REQUIREMENT>
Every line with the string "this" must be copied from the entries below.

+ + + + + + +

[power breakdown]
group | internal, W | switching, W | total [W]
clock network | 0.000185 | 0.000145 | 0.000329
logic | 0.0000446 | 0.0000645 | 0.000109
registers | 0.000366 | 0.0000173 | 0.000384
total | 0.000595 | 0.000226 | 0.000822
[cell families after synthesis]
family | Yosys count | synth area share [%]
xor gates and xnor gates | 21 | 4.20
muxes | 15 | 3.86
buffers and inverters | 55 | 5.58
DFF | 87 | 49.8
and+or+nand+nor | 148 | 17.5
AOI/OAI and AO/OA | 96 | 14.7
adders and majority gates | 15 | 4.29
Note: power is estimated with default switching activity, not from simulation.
**src/crcsp_defs.vh**
```
/*
 * Constants of the checked serial register port: frame layout, check byte
 * generator, FIFO sizing and synchroniser reset levels.
 * Assumes it is included by bare name from the port and FIFO sources.
 */
// Function
// Frames only while chip select low; clock and data ignored otherwise.
// Host changes serial_in on rising clock; device samples on falling.
// Device updates serial_out on rising clock; host samples on falling.
// Both directions shift most significant bit first.
// serial_out push-pull while selected, high impedance when deselected.
// Each frame is exactly forty clock periods.
// First frame bit one means register write.
// First frame bit zero means register read.
// Write frame: op, address, 2 dummy, 8 data, 8 check, 16 dummy.
// Write check byte covers first sixteen frame bits.
// During writes serial_out carries only filler.
// Unimplemented register bits are never updated by writes.
// Host should read back after each write to confirm.
// Read frame: op, address, 10 dummy, 8 check, 16 dummy.
// Read check byte covers first sixteen frame bits.
// Read reply: 8 filler, 8 data, 16 filler, 8 check bits.
// Returned check byte covers only the eight returned data bits.
// All check bytes use generator x^8+x^4+x^3+x^2+1.
// Write with bad check byte is discarded, register unchanged.
// Dummy bits only matter for the check computation.
// Chip select pulled high, data and clock pulled low when undriven.
// Read with bad check byte returns a deliberately wrong check byte.
// Under supply undervoltage refuse frames and hold serial_out low.
// Unmapped address or length not forty sets communication error.
// Address field is five bits after the operation bit.
// Check register starts at zero, bits processed most significant first.
`ifndef CRCSP_DEFS_VH
`define CRCSP_DEFS_VH

`define CRCSP_FRAME_BITS   6'd40
`define CRCSP_ADDR_W       5
`define CRCSP_ADDR_END     6'd6
`define CRCSP_HDR_BITS     6'd16
`define CRCSP_RXCRC_END    6'd24
`define CRCSP_CRC_POLY     8'h1D
`define CRCSP_CRC_INIT     8'h00
`define CRCSP_FILL         1'b0
`define CRCSP_RD_DATA_MSB  6'd31
`define CRCSP_FIFO_DEPTH   4
`define CRCSP_CS_N_RST     1'b1
`define CRCSP_PULLDN_RST   1'b0

`endif

```
**src/crcsp_port.v**
```verilog
/*
 * Serial slave port with check byte protection in front of an 8-bit
 * register file. Frames are sampled by the 200 MHz system clock, which
 * oversamples the serial clock pin. Writes leave through a small FIFO.
 * Assumes the register file answers hit, write mask and read data
 * combinationally for the address on REG_ADDR_OUT, on this clock.
 */
`timescale 1ns/100ps
`default_nettype none
`include "crcsp_defs.vh"
module crcsp_port
#(
    parameter FIFO_DEPTH = `CRCSP_FIFO_DEPTH,
    parameter FIFO_AW    = 2
)
(
    input  wire       CLOCK_IN,
    input  wire       RST_IN,
    input  wire       CS_N_IN,
    input  wire       SCK_IN,
    input  wire       SERIAL_IN_IN,
    output wire       SERIAL_OUT_OUT,
    output wire       SERIAL_OUT_OE_OUT,
    input  wire       UV_IN,
    output wire [4:0] REG_ADDR_OUT,
    input  wire       REG_HIT_IN,
    input  wire [7:0] REG_WMASK_IN,
    input  wire [7:0] REG_RDATA_IN,
    output wire       WR_VALID_OUT,
    input  wire       WR_READY_IN,
    output wire [4:0] WR_ADDR_OUT,
    output wire [7:0] WR_DATA_OUT,
    output wire [7:0] WR_MASK_OUT,
    output wire       COMM_ERR_OUT
);
    localparam FW = `CRCSP_ADDR_W + 16;

    // --------------------------------------------------------------
    // Check byte helpers
    // --------------------------------------------------------------
    function [7:0] crc_step;
        input [7:0] crc;
        input       bit_in;
        reg         fb;
        begin
            fb       = crc[7] ^ bit_in;
            crc_step = {crc[6:0], 1'b0} ^ (fb ? `CRCSP_CRC_POLY : 8'h00);
        end
    endfunction

    function [7:0] crc_byte;
        input [7:0] data;
        integer     i;
        reg [7:0]   c;
        begin
            c = `CRCSP_CRC_INIT;
            for (i = 7; i >= 0; i = i - 1)
            begin
                c = crc_step(c, data[i]);
            end
            crc_byte = c;
        end
    endfunction

    // --------------------------------------------------------------
    // Pin synchronisers
    // --------------------------------------------------------------
    // Reset levels match the pad pulls: deselected, clock and data low.
    reg cs_n_m_q;
    reg cs_n_s_q;
    reg sck_m_q;
    reg sck_s_q;
    reg sck_d_q;
    reg sdi_m_q;
    reg sdi_s_q;
    reg uv_m_q;
    reg uv_s_q;
    reg cs_n_d_q;

    always @(posedge CLOCK_IN or posedge RST_IN)
    begin
        if (RST_IN)
        begin
            cs_n_m_q <= `CRCSP_CS_N_RST;
            cs_n_s_q <= `CRCSP_CS_N_RST;
            cs_n_d_q <= `CRCSP_CS_N_RST;
            sck_m_q  <= `CRCSP_PULLDN_RST;
            sck_s_q  <= `CRCSP_PULLDN_RST;
            sck_d_q  <= `CRCSP_PULLDN_RST;
            sdi_m_q  <= `CRCSP_PULLDN_RST;
            sdi_s_q  <= `CRCSP_PULLDN_RST;
            uv_m_q   <= 1'b0;
            uv_s_q   <= 1'b0;
        end
        else
        begin
            cs_n_m_q <= CS_N_IN;
            cs_n_s_q <= cs_n_m_q;
            cs_n_d_q <= cs_n_s_q;
            sck_m_q  <= SCK_IN;
            sck_s_q  <= sck_m_q;
            sck_d_q  <= sck_s_q;
            sdi_m_q  <= SERIAL_IN_IN;
            sdi_s_q  <= sdi_m_q;
            uv_m_q   <= UV_IN;
            uv_s_q   <= uv_m_q;
        end
    end

    wire selected  = ~cs_n_s_q;
    wire cs_fall   = ~cs_n_s_q & cs_n_d_q;
    wire cs_rise   = cs_n_s_q & ~cs_n_d_q;
    wire sck_rise  = selected & ~cs_fall & sck_s_q & ~sck_d_q;
    wire sck_fall  = selected & ~cs_fall & ~sck_s_q & sck_d_q;

    // --------------------------------------------------------------
    // Receive side
    // --------------------------------------------------------------
    reg [5:0]  rx_cnt_q;
    reg [23:0] rx_sh_q;
    reg [7:0]  crc_calc_q;
    reg        hdr_done_q;
    reg        hit_q;
    reg [7:0]  wmask_q;
    reg [4:0]  addr_q;

    wire       rx_rw   = rx_sh_q[23];
    wire       in_crc  = (rx_cnt_q < `CRCSP_HDR_BITS);

    always @(posedge CLOCK_IN or posedge RST_IN)
    begin
        if (RST_IN)
        begin
            rx_cnt_q   <= 6'd0;
            rx_sh_q    <= 24'h00_0000;
            crc_calc_q <= `CRCSP_CRC_INIT;
            hdr_done_q <= 1'b0;
            hit_q      <= 1'b0;
            wmask_q    <= 8'h00;
            addr_q     <= 5'd0;
        end
        else if (cs_fall)
        begin
            rx_cnt_q   <= 6'd0;
            rx_sh_q    <= 24'h00_0000;
            crc_calc_q <= `CRCSP_CRC_INIT;
            hdr_done_q <= 1'b0;
        end
        else
        begin
            if (sck_fall)
            begin
                if (rx_cnt_q != 6'd63)
                begin
                    rx_cnt_q <= rx_cnt_q + 6'd1;
                end
                if (rx_cnt_q < `CRCSP_RXCRC_END)
                begin
                    rx_sh_q <= {rx_sh_q[22:0], sdi_s_q};
                end
                if (in_crc)
                begin
                    crc_calc_q <= crc_step(crc_calc_q, sdi_s_q);
                end
            end
            if (!hdr_done_q && rx_cnt_q >= `CRCSP_ADDR_END)
            begin
                // Operation bit and five address bits are in
                hdr_done_q <= 1'b1;
                addr_q     <= rx_sh_q[4:0];
                hit_q      <= REG_HIT_IN;
                wmask_q    <= REG_WMASK_IN;
            end
        end
    end

    assign REG_ADDR_OUT = hdr_done_q ? addr_q : rx_sh_q[4:0];

    wire [7:0] rx_data  = rx_sh_q[7:0];
    wire       crc_ok   = (rx_sh_q[7:0] == crc_calc_q);

    // --------------------------------------------------------------
    // Transmit side
    // --------------------------------------------------------------
    reg [39:0] tx_q;
    reg [5:0]  tx_cnt_q;
    reg        tx_bit_q;
    reg        crc_chk_q;
    reg        sdo_q;
    reg        oe_q;

    always @(posedge CLOCK_IN or posedge RST_IN)
    begin
        if (RST_IN)
        begin
            tx_q      <= 40'h00_0000_0000;
            tx_cnt_q  <= 6'd0;
            tx_bit_q  <= `CRCSP_FILL;
            crc_chk_q <= 1'b0;
        end
        else if (cs_fall | cs_rise) // Line idles low between frames
        begin
            tx_q      <= 40'h00_0000_0000;
            tx_cnt_q  <= 6'd0;
            tx_bit_q  <= `CRCSP_FILL;
            crc_chk_q <= 1'b0;
        end
        else
        begin
            if (!hdr_done_q && rx_cnt_q >= `CRCSP_ADDR_END && !rx_sh_q[5])
            begin
                // Read reply built as soon as the address is known
                tx_q <= {8'h00, REG_RDATA_IN, 16'h0000, crc_byte(REG_RDATA_IN)};
            end
            else if (!crc_chk_q && rx_cnt_q >= `CRCSP_RXCRC_END)
            begin
                crc_chk_q <= 1'b1;
                if (!rx_rw && !crc_ok)
                begin
                    tx_q[7:0] <= ~tx_q[7:0];
                end
            end
            if (sck_rise)
            begin
                if (tx_cnt_q < `CRCSP_FRAME_BITS)
                begin
                    tx_bit_q <= tx_q[6'd39 - tx_cnt_q];
                    tx_cnt_q <= tx_cnt_q + 6'd1;
                end
                else
                begin
                    tx_bit_q <= `CRCSP_FILL;
                end
            end
        end
    end

    always @(posedge CLOCK_IN or posedge RST_IN)
    begin
        if (RST_IN)
        begin
            sdo_q <= 1'b0;
            oe_q  <= 1'b0;
        end
        else
        begin
            sdo_q <= uv_s_q ? 1'b0 : tx_bit_q;
            oe_q  <= selected;
        end
    end

    assign SERIAL_OUT_OUT    = sdo_q;
    assign SERIAL_OUT_OE_OUT = oe_q;

    // --------------------------------------------------------------
    // Frame end: commit, discard or flag
    // --------------------------------------------------------------
    reg          pend_q;
    reg [FW-1:0] pend_word_q;
    reg          err_q;
    wire         fifo_ready;
    wire         len_ok   = (rx_cnt_q == `CRCSP_FRAME_BITS);
    wire         good_wr  = len_ok & hit_q & rx_rw & crc_ok & ~uv_s_q;

    always @(posedge CLOCK_IN or posedge RST_IN)
    begin
        if (RST_IN)
        begin
            pend_q      <= 1'b0;
            pend_word_q <= {FW{1'b0}};
            err_q       <= 1'b0;
        end
        else
        begin
            err_q <= 1'b0;
            if (pend_q && fifo_ready)
            begin
                pend_q <= 1'b0;
            end
            if (cs_rise && !uv_s_q)
            begin
                if (!len_ok || !hit_q)
                begin
                    err_q <= 1'b1;
                end
                else if (good_wr)
                begin
                    if (pend_q && !fifo_ready)
                    begin
                        // Previous write still stalled: refuse this one
                        err_q <= 1'b1;
                    end
                    else
                    begin
                        pend_q      <= 1'b1;
                        pend_word_q <= {addr_q, rx_sh_q[15:8] & wmask_q, wmask_q};
                    end
                end
            end
        end
    end

    assign COMM_ERR_OUT = err_q;

    // --------------------------------------------------------------
    // Write queue toward the register file
    // --------------------------------------------------------------
    wire [FW-1:0] fifo_out;

    crcsp_fifo
    #(
        .WIDTH (FW),
        .DEPTH (FIFO_DEPTH),
        .AW    (FIFO_AW)
    )
    u_wr_fifo
    (
        .clk_in        (CLOCK_IN),
        .rst_in        (RST_IN),
        .in_valid_in   (pend_q),
        .in_ready_out  (fifo_ready),
        .in_data_in    (pend_word_q),
        .out_valid_out (WR_VALID_OUT),
        .out_ready_in  (WR_READY_IN),
        .out_data_out  (fifo_out)
    );

    assign WR_ADDR_OUT = fifo_out[FW-1:16];
    assign WR_DATA_OUT = fifo_out[15:8];
    assign WR_MASK_OUT = fifo_out[7:0];
endmodule
`default_nettype wire

```
**src/crcsp_fifo.v**
```verilog
/*
 * Small synchronous FIFO built from flip-flops, valid/ready on both sides.
 * Assumes a single clock and an asynchronous active-high reset.
 */
`timescale 1ns/100ps
`default_nettype none
`include "crcsp_defs.vh"
module crcsp_fifo
#(
    parameter WIDTH = 21,
    parameter DEPTH = `CRCSP_FIFO_DEPTH,
    parameter AW    = 2
)
(
    input  wire             clk_in,
    input  wire             rst_in,
    input  wire             in_valid_in,
    output wire             in_ready_out,
    input  wire [WIDTH-1:0] in_data_in,
    output wire             out_valid_out,
    input  wire             out_ready_in,
    output wire [WIDTH-1:0] out_data_out
);
    reg [WIDTH-1:0] mem_q [0:DEPTH-1];
    reg [AW-1:0]    wr_ptr_q;
    reg [AW-1:0]    rd_ptr_q;
    reg [AW:0]      count_q;
    wire            push;
    wire            pop;

    assign in_ready_out  = (count_q != DEPTH[AW:0]);
    assign out_valid_out = (count_q != {(AW+1){1'b0}});
    assign out_data_out  = mem_q[rd_ptr_q];
    assign push          = in_valid_in & in_ready_out;
    assign pop           = out_valid_out & out_ready_in;

    always @(posedge clk_in)
    begin
        if (push)
        begin
            mem_q[wr_ptr_q] <= in_data_in;
        end
    end

    always @(posedge clk_in or posedge rst_in)
    begin
        if (rst_in)
        begin
            wr_ptr_q <= {AW{1'b0}};
            rd_ptr_q <= {AW{1'b0}};
            count_q  <= {(AW+1){1'b0}};
        end
        else
        begin
            if (push)
            begin
                wr_ptr_q <= (wr_ptr_q == DEPTH[AW-1:0] - 1'b1) ? {AW{1'b0}} : wr_ptr_q + 1'b1;
            end
            if (pop)
            begin
                rd_ptr_q <= (rd_ptr_q == DEPTH[AW-1:0] - 1'b1) ? {AW{1'b0}} : rd_ptr_q + 1'b1;
            end
            if (push & ~pop)
            begin
                count_q <= count_q + 1'b1;
            end
            else if (pop & ~push)
            begin
                count_q <= count_q - 1'b1;
            end
        end
    end
endmodule
`default_nettype wire

```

+ + + + + + +

EXPECTED ANSWER>
 * combinationally for the address on REG_ADDR_OUT, on this clock.
                        // Previous write still stalled: refuse this one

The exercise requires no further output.